Ausflugstipp
Hoorn am Markermeer
- hochgeladen von Thomas Ruszkowski
Hoorn hat eine ungewöhnlich reiche und farbenfrohe Geschichte, geprägt von Seefahrt, Handel, Machtkämpfen und einigen echten Kuriositäten. Hier sind die wichtigsten historischen Highlights, klar strukturiert und mit den spannendsten Details zuerst. Hoorn entstand um 1300 als kleine Siedlung außerhalb der Deiche an der Mündung der Gouw, einem Fluss, der in den Hoornse Hop mündete. Die Lage bot einen geschützten Ankerplatz und gute Handelsverbindungen ins Landesinnere. Bereits 1357 kaufte Hoorn seine Stadtrechte vom Grafen Wilhelm V. – für 1550 Schilde, was heute etwa 241.000 € entspräche. Mit der Gründung der Vereinigten Ostindischen Kompanie (VOC) im Jahr 1602 wurde Hoorn zu einem internationalen Handelszentrum.

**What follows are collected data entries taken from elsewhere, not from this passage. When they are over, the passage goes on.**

## src/bnsa_pkg.sv

```systemverilog
// ----------------------------------------------------------------------------
// bnsa_pkg
// Shared types, constants and helpers of the nearest-neighbor scaler address
// generator.
// ----------------------------------------------------------------------------
package bnsa_pkg;

    localparam int MAX_DIM     = 4096;
    localparam int CFG_W       = 13;
    localparam int CRD_W       = 12;
    localparam int ADDR_W      = 24;
    localparam int CFG_IDX_W   = 3;
    localparam int QUEUE_DEPTH = 4;

    // configuration register indexes
    localparam logic [CFG_IDX_W-1:0] CFG_SRC_AREA_X      = 3'd0;
    localparam logic [CFG_IDX_W-1:0] CFG_SRC_AREA_Y      = 3'd1;
    localparam logic [CFG_IDX_W-1:0] CFG_SRC_AREA_WIDTH  = 3'd2;
    localparam logic [CFG_IDX_W-1:0] CFG_SRC_AREA_HEIGHT = 3'd3;
    localparam logic [CFG_IDX_W-1:0] CFG_SRC_ROW_STRIDE  = 3'd4;
    localparam logic [CFG_IDX_W-1:0] CFG_DEST_WIDTH      = 3'd5;
    localparam logic [CFG_IDX_W-1:0] CFG_DEST_HEIGHT     = 3'd6;

    localparam logic [CFG_W-1:0] NO_ROW = '1;

    // stepping parameters for the front end
    typedef struct packed {
        logic [CFG_W-1:0] dest_w;
        logic [CFG_W-1:0] dest_h;
        logic [CFG_W-1:0] col_quo;
        logic [CRD_W-1:0] col_rem;
        logic [CFG_W-1:0] row_quo;
        logic [CRD_W-1:0] row_rem;
    } t_step_cfg;

    // source mapping for the back end
    typedef struct packed {
        logic [CRD_W-1:0] area_x;
        logic [CRD_W-1:0] area_y;
        logic [CFG_W-1:0] stride;
    } t_map_cfg;

    // one classified pixel between front and back
    typedef struct packed {
        logic [CRD_W-1:0]  src_row;
        logic [CRD_W-1:0]  src_col;
        logic [CRD_W-1:0]  dest_col;
        logic [CRD_W-1:0]  dest_row;
        logic [ADDR_W-1:0] dest_addr;
        logic              repeat_row;
        logic              row_end;
        logic              frame_end;
    } t_item;

    typedef struct packed {
        logic full;
        logic empty;
    } t_queue_stat;

    // a size of zero acts as one, an oversized one as the maximum
    function automatic logic [CFG_W-1:0] eff_size(input logic [CFG_W-1:0] v);
        logic [CFG_W-1:0] res;
        if (v == '0) begin
            res = CFG_W'(1);
        end else if (32'(v) > MAX_DIM) begin
            res = CFG_W'(MAX_DIM);
        end else begin
            res = v;
        end
        return res;
    endfunction

endpackage

```

## src/bnsa_div.sv

```systemverilog
// ----------------------------------------------------------------------------
// bnsa_div
// Restoring divider, one quotient bit per cycle, for the size ratios.
// ----------------------------------------------------------------------------
module bnsa_div (
    input  logic                              i_clk,
    input  logic                              i_rst_n,
    input  logic                              i_start,
    input  logic [bnsa_pkg::CFG_W-1:0]        i_dividend,
    input  logic [bnsa_pkg::CFG_W-1:0]        i_divisor,
    output logic                              o_busy,
    output logic [bnsa_pkg::CFG_W-1:0]        o_quo,
    output logic [bnsa_pkg::CRD_W-1:0]        o_rem
);

    localparam int W   = bnsa_pkg::CFG_W;
    localparam int CW  = $clog2(W);

    logic          r_busy;
    logic [CW-1:0] r_cnt;
    logic [W-1:0]  r_rem;
    logic [W-1:0]  r_quo;
    logic [W-1:0]  r_den;
    logic [W:0]    w_sh;
    logic          w_ge;

    assign w_sh = {r_rem, r_quo[W-1]};
    assign w_ge = (w_sh >= {1'b0, r_den});

    always_ff @(posedge i_clk) begin
        if (!i_rst_n) begin
            r_busy <= 1'b0;
            r_cnt  <= '0;
            r_rem  <= '0;
            r_quo  <= W'(1);
            r_den  <= W'(1);
        end else if (i_start) begin
            r_busy <= 1'b1;
            r_cnt  <= '0;
            r_rem  <= '0;
            r_quo  <= i_dividend;
            r_den  <= i_divisor;
        end else if (r_busy) begin
            r_rem  <= w_ge ? W'(w_sh - {1'b0, r_den}) : w_sh[W-1:0];
            r_quo  <= {r_quo[W-2:0], w_ge};
            r_cnt  <= r_cnt + 1'b1;
            if (r_cnt == CW'(W - 1)) begin
                r_busy <= 1'b0;
            end
        end
    end

    assign o_busy = r_busy;
    assign o_quo  = r_quo;
    assign o_rem  = r_rem[bnsa_pkg::CRD_W-1:0];

endmodule

```

## src/bnsa_front.sv

```systemverilog
// ----------------------------------------------------------------------------
// bnsa_front
// Raster walker: steps destination position and the Bresenham source
// accumulators, and classifies each pixel with its row and frame flags.
// ----------------------------------------------------------------------------
module bnsa_front (
    input  logic                          i_clk,
    input  logic                          i_rst_n,
    input  logic                          i_clear,
    input  logic                          i_accept,
    input  logic                          i_restart,
    input  bnsa_pkg::t_step_cfg           i_cfg,
    output bnsa_pkg::t_item               o_item
);

    localparam int CW = bnsa_pkg::CRD_W;
    localparam int SW = bnsa_pkg::CFG_W;
    localparam int AW = bnsa_pkg::ADDR_W;

    logic [CW-1:0] r_col_cnt, r_row_cnt, r_col_err, r_row_err, r_src_col, r_src_row;
    logic [SW-1:0] r_prev_row;
    logic [AW-1:0] r_daddr;
    logic [CW-1:0] n_col_cnt, n_row_cnt, n_col_err, n_row_err, n_src_col, n_src_row;
    logic [SW-1:0] n_prev_row;
    logic [AW-1:0] n_daddr;

    logic [CW-1:0] w_col_cnt, w_row_cnt, w_col_err, w_row_err, w_src_col, w_src_row;
    logic [SW-1:0] w_prev_row;
    logic [AW-1:0] w_daddr;
    logic          w_last_col, w_last_row;
    logic [SW-1:0] w_col_sum, w_row_sum;
    logic          w_col_carry, w_row_carry;

    // a restart takes effect on the pixel that carries it
    always_comb begin
        w_col_cnt  = i_restart ? '0 : r_col_cnt;
        w_row_cnt  = i_restart ? '0 : r_row_cnt;
        w_col_err  = i_restart ? '0 : r_col_err;
        w_row_err  = i_restart ? '0 : r_row_err;
        w_src_col  = i_restart ? '0 : r_src_col;
        w_src_row  = i_restart ? '0 : r_src_row;
        w_prev_row = i_restart ? bnsa_pkg::NO_ROW : r_prev_row;
        w_daddr    = i_restart ? '0 : r_daddr;
    end

    assign w_last_col = ({1'b0, w_col_cnt} + SW'(1)) >= i_cfg.dest_w;
    assign w_last_row = ({1'b0, w_row_cnt} + SW'(1)) >= i_cfg.dest_h;

    assign w_col_sum   = {1'b0, w_col_err} + {1'b0, i_cfg.col_rem};
    assign w_col_carry = (w_col_sum >= i_cfg.dest_w);
    assign w_row_sum   = {1'b0, w_row_err} + {1'b0, i_cfg.row_rem};
    assign w_row_carry = (w_row_sum >= i_cfg.dest_h);

    always_comb begin
        o_item.src_row    = w_src_row;
        o_item.src_col    = w_src_col;
        o_item.dest_col   = w_col_cnt;
        o_item.dest_row   = w_row_cnt;
        o_item.dest_addr  = w_daddr;
        o_item.repeat_row = (w_prev_row == {1'b0, w_src_row});
        o_item.row_end    = w_last_col;
        o_item.frame_end  = w_last_col && w_last_row;
    end

    always_comb begin
        n_col_cnt  = w_col_cnt;
        n_row_cnt  = w_row_cnt;
        n_col_err  = w_col_err;
        n_row_err  = w_row_err;
        n_src_col  = w_src_col;
        n_src_row  = w_src_row;
        n_prev_row = w_prev_row;
        n_daddr    = w_daddr + AW'(1);
        if (!w_last_col) begin
            n_col_cnt = w_col_cnt + CW'(1);
            n_col_err = w_col_carry ? CW'(w_col_sum - i_cfg.dest_w) : w_col_sum[CW-1:0];
            n_src_col = CW'({1'b0, w_src_col} + i_cfg.col_quo + SW'(w_col_carry));
        end else if (!w_last_row) begin
            n_prev_row = {1'b0, w_src_row};
            n_col_cnt  = '0;
            n_col_err  = '0;
            n_src_col  = '0;
            n_row_cnt  = w_row_cnt + CW'(1);
            n_row_err  = w_row_carry ? CW'(w_row_sum - i_cfg.dest_h) : w_row_sum[CW-1:0];
            n_src_row  = CW'({1'b0, w_src_row} + i_cfg.row_quo + SW'(w_row_carry));
        end else begin
            // wrap to a fresh frame
            n_col_cnt  = '0;
            n_row_cnt  = '0;
            n_col_err  = '0;
            n_row_err  = '0;
            n_src_col  = '0;
            n_src_row  = '0;
            n_prev_row = bnsa_pkg::NO_ROW;
            n_daddr    = '0;
        end
    end

    always_ff @(posedge i_clk) begin
        if (!i_rst_n || i_clear) begin
            r_col_cnt  <= '0;
            r_row_cnt  <= '0;
            r_col_err  <= '0;
            r_row_err  <= '0;
            r_src_col  <= '0;
            r_src_row  <= '0;
            r_prev_row <= bnsa_pkg::NO_ROW;
            r_daddr    <= '0;
        end else if (i_accept) begin
            r_col_cnt  <= n_col_cnt;
            r_row_cnt  <= n_row_cnt;
            r_col_err  <= n_col_err;
            r_row_err  <= n_row_err;
            r_src_col  <= n_src_col;
            r_src_row  <= n_src_row;
            r_prev_row <= n_prev_row;
            r_daddr    <= n_daddr;
        end
    end

endmodule

```

## src/bnsa_queue.sv

```systemverilog
// ----------------------------------------------------------------------------
// bnsa_queue
// Short FIFO of classified pixels between the walker and the address stage.
// ----------------------------------------------------------------------------
module bnsa_queue (
    input  logic                 i_clk,
    input  logic                 i_rst_n,
    input  logic                 i_push,
    input  bnsa_pkg::t_item      i_item,
    input  logic                 i_pop,
    output bnsa_pkg::t_item      o_item,
    output bnsa_pkg::t_queue_stat o_stat
);

    localparam int D  = bnsa_pkg::QUEUE_DEPTH;
    localparam int PW = $clog2(D);
    localparam int NW = $clog2(D + 1);

    bnsa_pkg::t_item r_mem [D];
    logic [PW-1:0]   r_wr_ptr, r_rd_ptr;
    logic [NW-1:0]   r_count;

    always_ff @(posedge i_clk) begin
        if (i_push) begin
            r_mem[r_wr_ptr] <= i_item;
        end
    end

    always_ff @(posedge i_clk) begin
        if (!i_rst_n) begin
            r_wr_ptr <= '0;
            r_rd_ptr <= '0;
            r_count  <= '0;
        end else begin
            if (i_push) begin
                r_wr_ptr <= (32'(r_wr_ptr) == D - 1) ? '0 : r_wr_ptr + PW'(1);
            end
            if (i_pop) begin
                r_rd_ptr <= (32'(r_rd_ptr) == D - 1) ? '0 : r_rd_ptr + PW'(1);
            end
            if (i_push && !i_pop) begin
                r_count <= r_count + NW'(1);
            end else if (!i_push && i_pop) begin
                r_count <= r_count - NW'(1);
            end
        end
    end

    assign o_item = r_mem[r_rd_ptr];

    always_comb begin
        o_stat.full  = (r_count == NW'(D));
        o_stat.empty = (r_count == '0);
    end

endmodule

```

## src/bnsa_back.sv

```systemverilog
// ----------------------------------------------------------------------------
// bnsa_back
// Two-stage address pipeline: row base multiply, then column add. The second
// stage is the output register.
// ----------------------------------------------------------------------------
module bnsa_back (
    input  logic                          i_clk,
    input  logic                          i_rst_n,
    input  bnsa_pkg::t_map_cfg            i_cfg,
    input  logic                          i_avail,
    input  bnsa_pkg::t_item               i_item,
    output logic                          o_take,
    output logic                          o_out_valid,
    input  logic                          i_out_ready,
    output logic [bnsa_pkg::ADDR_W-1:0]   o_src_addr,
    output bnsa_pkg::t_item               o_item
);

    localparam int SW = bnsa_pkg::CFG_W;
    localparam int AW = bnsa_pkg::ADDR_W;

    logic            r_v1, r_v2;
    logic [AW-1:0]   r_base;
    logic [SW-1:0]   r_col;
    bnsa_pkg::t_item r_item1, r_item2;
    logic [AW-1:0]   r_src_addr;

    logic            w_adv2, w_adv1;
    logic [SW-1:0]   w_row;
    logic [2*SW-1:0] w_prod;

    assign w_adv2 = !r_v2 || i_out_ready;
    assign w_adv1 = !r_v1 || w_adv2;
    assign o_take = i_avail && w_adv1;

    assign w_row  = {1'b0, i_cfg.area_y} + {1'b0, i_item.src_row};
    assign w_prod = w_row * i_cfg.stride;

    always_ff @(posedge i_clk) begin
        if (!i_rst_n) begin
            r_v1 <= 1'b0;
            r_v2 <= 1'b0;
        end else begin
            if (w_adv1) begin
                r_v1 <= i_avail;
            end
            if (w_adv2) begin
                r_v2 <= r_v1;
            end
        end
    end

    always_ff @(posedge i_clk) begin
        if (o_take) begin
            r_base  <= w_prod[AW-1:0];
            r_col   <= {1'b0, i_cfg.area_x} + {1'b0, i_item.src_col};
            r_item1 <= i_item;
        end
        if (w_adv2 && r_v1) begin
            r_src_addr <= r_base + AW'(r_col);
            r_item2    <= r_item1;
        end
    end

    assign o_out_valid = r_v2;
    assign o_src_addr  = r_src_addr;
    assign o_item      = r_item2;

endmodule

```

## src/bresenham_nearest_scaler_addr_unit.sv

```systemverilog
// ----------------------------------------------------------------------------
// bresenham_nearest_scaler_addr_unit
// Nearest-neighbor resize address generator using Bresenham coarse scaling.
// ----------------------------------------------------------------------------
// Each input transaction asks for the next destination pixel in raster order
// (i_restart = 1 starts over at the first pixel); each yields one output
// transaction with source and destination addresses, coordinates, the
// repeat-row flag and the row and frame end flags.
// Throughput is one pixel per clock while no division runs and the receiver
// keeps up: the walker steps its accumulators combinationally and a
// four-entry queue feeds the address pipeline. An accepted transaction
// reaches the output through the queue, the row base and the output register.
// When the receiver stalls, the output register holds, the queue fills, and
// o_in_ready drops once the queue is full. Configuration writes with a valid
// index restart the frame and start the two size-ratio divisions, one
// quotient bit per cycle; both o_in_ready and o_cfg_ready then stay low until
// the divisions finish. Reset clears the position to the first pixel and the
// registers to area origin 0 and all sizes 1; no pixel is pending afterwards.
// ----------------------------------------------------------------------------
module bresenham_nearest_scaler_addr_unit (
    input  logic                               i_clk,
    input  logic                               i_rst_n,
    input  logic                               i_in_valid,
    output logic                               o_in_ready,
    input  logic                               i_restart,
    output logic                               o_out_valid,
    input  logic                               i_out_ready,
    output logic [bnsa_pkg::ADDR_W-1:0]        o_src_addr,
    output logic [bnsa_pkg::ADDR_W-1:0]        o_dest_addr,
    output logic [bnsa_pkg::CRD_W-1:0]         o_dest_col,
    output logic [bnsa_pkg::CRD_W-1:0]         o_dest_row,
    output logic                               o_repeat_row,
    output logic                               o_row_end,
    output logic                               o_frame_end,
    input  logic                               i_cfg_valid,
    output logic                               o_cfg_ready,
    input  logic [bnsa_pkg::CFG_IDX_W-1:0]     i_cfg_index,
    input  logic [bnsa_pkg::CFG_W-1:0]         i_cfg_data
);

    localparam int CW = bnsa_pkg::CRD_W;
    localparam int SW = bnsa_pkg::CFG_W;

    logic [CW-1:0] r_area_x, r_area_y;
    logic [SW-1:0] r_area_w, r_area_h, r_stride, r_dest_w, r_dest_h;
    logic          r_div_start;

    logic          w_cfg_acc, w_cfg_hit, w_busy, w_col_busy, w_row_busy;
    logic          w_in_acc, w_take;
    logic [SW-1:0] w_sw, w_sh, w_dw, w_dh;
    logic [SW-1:0] w_col_quo, w_row_quo;
    logic [CW-1:0] w_col_rem, w_row_rem;

    bnsa_pkg::t_step_cfg   w_step_cfg;
    bnsa_pkg::t_map_cfg    w_map_cfg;
    bnsa_pkg::t_item       w_front_item, w_queue_item, w_out_item;
    bnsa_pkg::t_queue_stat w_qstat;

    assign w_busy      = r_div_start || w_col_busy || w_row_busy;
    assign o_cfg_ready = !w_busy;
    assign w_cfg_acc   = i_cfg_valid && o_cfg_ready;
    assign o_in_ready  = !w_busy && !w_qstat.full;
    assign w_in_acc    = i_in_valid && o_in_ready;

    always_comb begin
        case (i_cfg_index)
            bnsa_pkg::CFG_SRC_AREA_X,
            bnsa_pkg::CFG_SRC_AREA_Y,
            bnsa_pkg::CFG_SRC_AREA_WIDTH,
            bnsa_pkg::CFG_SRC_AREA_HEIGHT,
            bnsa_pkg::CFG_SRC_ROW_STRIDE,
            bnsa_pkg::CFG_DEST_WIDTH,
            bnsa_pkg::CFG_DEST_HEIGHT: w_cfg_hit = w_cfg_acc;
            default:                   w_cfg_hit = 1'b0;
        endcase
    end

    always_ff @(posedge i_clk) begin
        if (!i_rst_n) begin
            r_area_x    <= '0;
            r_area_y    <= '0;
            r_area_w    <= SW'(1);
            r_area_h    <= SW'(1);
            r_stride    <= SW'(1);
            r_dest_w    <= SW'(1);
            r_dest_h    <= SW'(1);
            r_div_start <= 1'b0;
        end else begin
            r_div_start <= w_cfg_hit;
            if (w_cfg_acc) begin
                case (i_cfg_index)
                    bnsa_pkg::CFG_SRC_AREA_X:      r_area_x <= i_cfg_data[CW-1:0];
                    bnsa_pkg::CFG_SRC_AREA_Y:      r_area_y <= i_cfg_data[CW-1:0];
                    bnsa_pkg::CFG_SRC_AREA_WIDTH:  r_area_w <= i_cfg_data;
                    bnsa_pkg::CFG_SRC_AREA_HEIGHT: r_area_h <= i_cfg_data;
                    bnsa_pkg::CFG_SRC_ROW_STRIDE:  r_stride <= i_cfg_data;
                    bnsa_pkg::CFG_DEST_WIDTH:      r_dest_w <= i_cfg_data;
                    bnsa_pkg::CFG_DEST_HEIGHT:     r_dest_h <= i_cfg_data;
                    default: begin
                        // drop writes beyond the register list
                    end
                endcase
            end
        end
    end

    assign w_sw = bnsa_pkg::eff_size(r_area_w);
    assign w_sh = bnsa_pkg::eff_size(r_area_h);
    assign w_dw = bnsa_pkg::eff_size(r_dest_w);
    assign w_dh = bnsa_pkg::eff_size(r_dest_h);

    bnsa_div u_col_div (
        .i_clk      (i_clk),
        .i_rst_n    (i_rst_n),
        .i_start    (r_div_start),
        .i_dividend (w_sw),
        .i_divisor  (w_dw),
        .o_busy     (w_col_busy),
        .o_quo      (w_col_quo),
        .o_rem      (w_col_rem)
    );

    bnsa_div u_row_div (
        .i_clk      (i_clk),
        .i_rst_n    (i_rst_n),
        .i_start    (r_div_start),
        .i_dividend (w_sh),
        .i_divisor  (w_dh),
        .o_busy     (w_row_busy),
        .o_quo      (w_row_quo),
        .o_rem      (w_row_rem)
    );

    always_comb begin
        w_step_cfg.dest_w  = w_dw;
        w_step_cfg.dest_h  = w_dh;
        w_step_cfg.col_quo = w_col_quo;
        w_step_cfg.col_rem = w_col_rem;
        w_step_cfg.row_quo = w_row_quo;
        w_step_cfg.row_rem = w_row_rem;
    end

    always_comb begin
        w_map_cfg.area_x = r_area_x;
        w_map_cfg.area_y = r_area_y;
        w_map_cfg.stride = r_stride;
    end

    bnsa_front u_front (
        .i_clk     (i_clk),
        .i_rst_n   (i_rst_n),
        .i_clear   (w_cfg_hit),
        .i_accept  (w_in_acc),
        .i_restart (i_restart),
        .i_cfg     (w_step_cfg),
        .o_item    (w_front_item)
    );

    bnsa_queue u_queue (
        .i_clk   (i_clk),
        .i_rst_n (i_rst_n),
        .i_push  (w_in_acc),
        .i_item  (w_front_item),
        .i_pop   (w_take),
        .o_item  (w_queue_item),
        .o_stat  (w_qstat)
    );

    bnsa_back u_back (
        .i_clk       (i_clk),
        .i_rst_n     (i_rst_n),
        .i_cfg       (w_map_cfg),
        .i_avail     (!w_qstat.empty),
        .i_item      (w_queue_item),
        .o_take      (w_take),
        .o_out_valid (o_out_valid),
        .i_out_ready (i_out_ready),
        .o_src_addr  (o_src_addr),
        .o_item      (w_out_item)
    );

    assign o_dest_addr  = w_out_item.dest_addr;
    assign o_dest_col   = w_out_item.dest_col;
    assign o_dest_row   = w_out_item.dest_row;
    assign o_repeat_row = w_out_item.repeat_row;
    assign o_row_end    = w_out_item.row_end;
    assign o_frame_end  = w_out_item.frame_end;

endmodule

```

Die Stadt beherbergte eine der VOC-Kammern und war Ausgangspunkt für zahlreiche Expeditionen. Hoorn war ein Zentrum des Walfangs (Noordse Compagnie, 1614–1642) und des Gewürzhandels. Pfeffer, Muskat und andere Waren brachten enormen Reichtum in die Stadt. Zwischen 1573 und 1795 war Hoorn die Hauptstadt von Westfriesland und Sitz der Regionalregierung. Das Gebäude dieser Regierung ist heute das Westfries Museum.